In insisting that there could be no prospect of capitalist restoration in these countries, we had frankly modified Trotsky's formula: either the political revolution to cleanse the state of bureaucratism, or social counter-revolution. Trotsky had argued that without the political revolution, restoration would ultimately triumph, as the higher productivity of the advanced capitalist economies prevailed.
In the '50s and '60s, this bold revision of Trotsky's prognosis was perfectly justified. We exposed the lie that Soviet tanks were the last defence against restorationist threats, and convincingly refuted Stalinist justifications for military intervention in Hungary in 1956 and Czechoslovakia in 1968, etc. Clearly, in 1956, all that stood in the way of the political revolution in Hungary was the absence of the subjective factor. But we still maintained this position unchanged right up to the end of 1989. Here again our perspectives had become fossilised.
Our earlier oft-repeated assertions that "twenty cadres" could have transformed the situation could no longer be seriously sustained. Twenty cadres in Russia in 1991 might well have been able to win hundreds or even thousands of adherents – but they could not have withstood the historical tide and changed the course of events. By now there was an objective basis for reaction.
It had long been the tendency's position that the Soviet bureaucracy had become more and more an absolute fetter on any further progress of these societies. Once its dead hand had brought productivity growth to a standstill, it had become historically doomed.
But the full implications of this accurate assessment had not been sufficiently thought through. The analogy was repeatedly made of a "race" between the social revolution in the West and the political revolution in the East. But, while world capitalism still appeared to be developing society, and the social revolution consequently lagged behind in this "race", what guarantee could there be that the collapse of the bureaucracy would lead to the political revolution? The pressure of events would inevitably strain towards restoration.
This was a collective mistake of the tendency, no matter what tentative challenges were raised behind closed doors. The author of this article freely admits to insisting as late as 1988 that there was no question of capitalist restoration in Burma, let alone the USSR. This admission is made not for purposes of apology but in order to lay bare the roots of what was after all a major mistake.
The reaction of what was to become the minority faction was to shut its eyes to reality. It clung to its perspective of the re-establishment of a Stalinist regime resting on the planned economy (for instance, following the abortive Yanaev coup). Such an outcome would have restored, along with Stalinism, their own old reassuringly familiar world perspectives.

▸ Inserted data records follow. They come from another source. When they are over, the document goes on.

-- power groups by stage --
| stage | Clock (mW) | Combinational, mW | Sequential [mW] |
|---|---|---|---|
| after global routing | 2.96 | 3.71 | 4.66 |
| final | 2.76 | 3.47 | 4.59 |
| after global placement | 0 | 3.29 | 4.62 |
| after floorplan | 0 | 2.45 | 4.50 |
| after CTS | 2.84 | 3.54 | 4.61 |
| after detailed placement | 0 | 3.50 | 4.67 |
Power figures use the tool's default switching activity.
## config.mk

```make
export PLATFORM = sky130hd
export DESIGN_NAME = alu_sequencer
export DESIGN_NICKNAME = d
export VERILOG_FILES = /design/src/rtl/alu_sequencer_pkg.sv /design/src/rtl/alu_sequencer_button_debounce.sv /design/src/rtl/alu_sequencer.sv
export SDC_FILE = /design/constraint.sdc
export NUM_CORES = 1
export LEC_CHECK = 0
export CAP_MARGIN = 20
export CORE_MARGIN = 1
export CORE_UTILIZATION = 30
export CTS_CLUSTER_SIZE = 8
export DETAILED_ROUTE_END_ITERATION = 8
export SYNTH_ARGS = -nofsm -noshare
export SYNTH_HDL_FRONTEND = slang
export SYNTH_HIERARCHICAL = 1
export SYNTH_SLANG_ARGS = --single-unit
```

## constraint.sdc

```tcl
create_clock -name CLK -period 1.5 [get_ports CLK]
set_input_delay 0.3 -clock CLK [delete_from_list [all_inputs] [get_ports CLK]]
set_output_delay 0.3 -clock CLK [all_outputs]
set_load 0.05 [all_outputs]
```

To its honour, the majority recognised past mistakes. To pose the theoretical possibility of a bourgeois counter-revolution unfolding in the Stalinist states took political courage and imagination, and was in itself ample justification for supporting the majority against the minority in the political struggle that was soon afterwards to break out within the tendency.
Nevertheless, none of what actually transpired had been anticipated before the event. Where in the past the tendency could triumphantly republish its old perspectives documents, it was now reduced to improvising perfectly plausible arguments...ex-post-facto.
Insufficient attention was given to the sharp decline that had taken place in the workers' consciousness during the 1980s. In Poland, much stress was rightly laid on the fact that Solidarity had emerged as the first independent workers' mobilisation outside the aegis of the Communist Party. (In 1956 and again in 1971 the workers' movement had been successfully diverted by the appointment of alternative factions of the bureaucracy.) But there had also been a degeneration of the workers' political outlook compared with those movements. In relation to China, too, the tendency rapidly moved from a position that the political revolution was not imminent because the bureaucracy had not yet exhausted its role, to acclamation of the political revolution in 1989. More regard should have been given to such clear warning signs as the adulation of the Pope in Poland, and the erection of a replica of the Statue of Liberty in Tienanmen Square.
This tendency of ours to underestimate the strength of reaction can also be noted in relation to other features of the period, nationally and internationally. Events were soon to compel a brutal reappraisal of perspectives, and provoke a crisis within the tendency. But meanwhile, great achievements had transformed our role.

THE RISE OF MILITANT

Our tendency enjoyed not only enormous reserves of political capital accumulated over three decades, but also confidence, youth, élan, experience, virtuoso presentational and organisational skills, and strong roots in the Labour Movement. So, paradoxically, by a curious twist of timing, our greatest practical glories came in the 1980s, a period when our theoretical heritage was already failing. Our ideological weaknesses were not to be exposed until the historic shocks of the end of the decade.
During the '60s and '70s, the tendency's theoretical confidence had enabled us to train a generation of capable cadres. By necessity we were largely confined to the role of passive bystanders in history, making the most acute and penetrating vicarious commentaries on great events, but usually helpless to intervene. Most of our commentaries were necessarily written in a grammatical tense which became a hallmark: the past conditional. ("If we had had members" in France in 1968, in Poland in 1970, in Chile in 1970-3...) We were reduced to writing excellent articles criticising the mistakes of those who had.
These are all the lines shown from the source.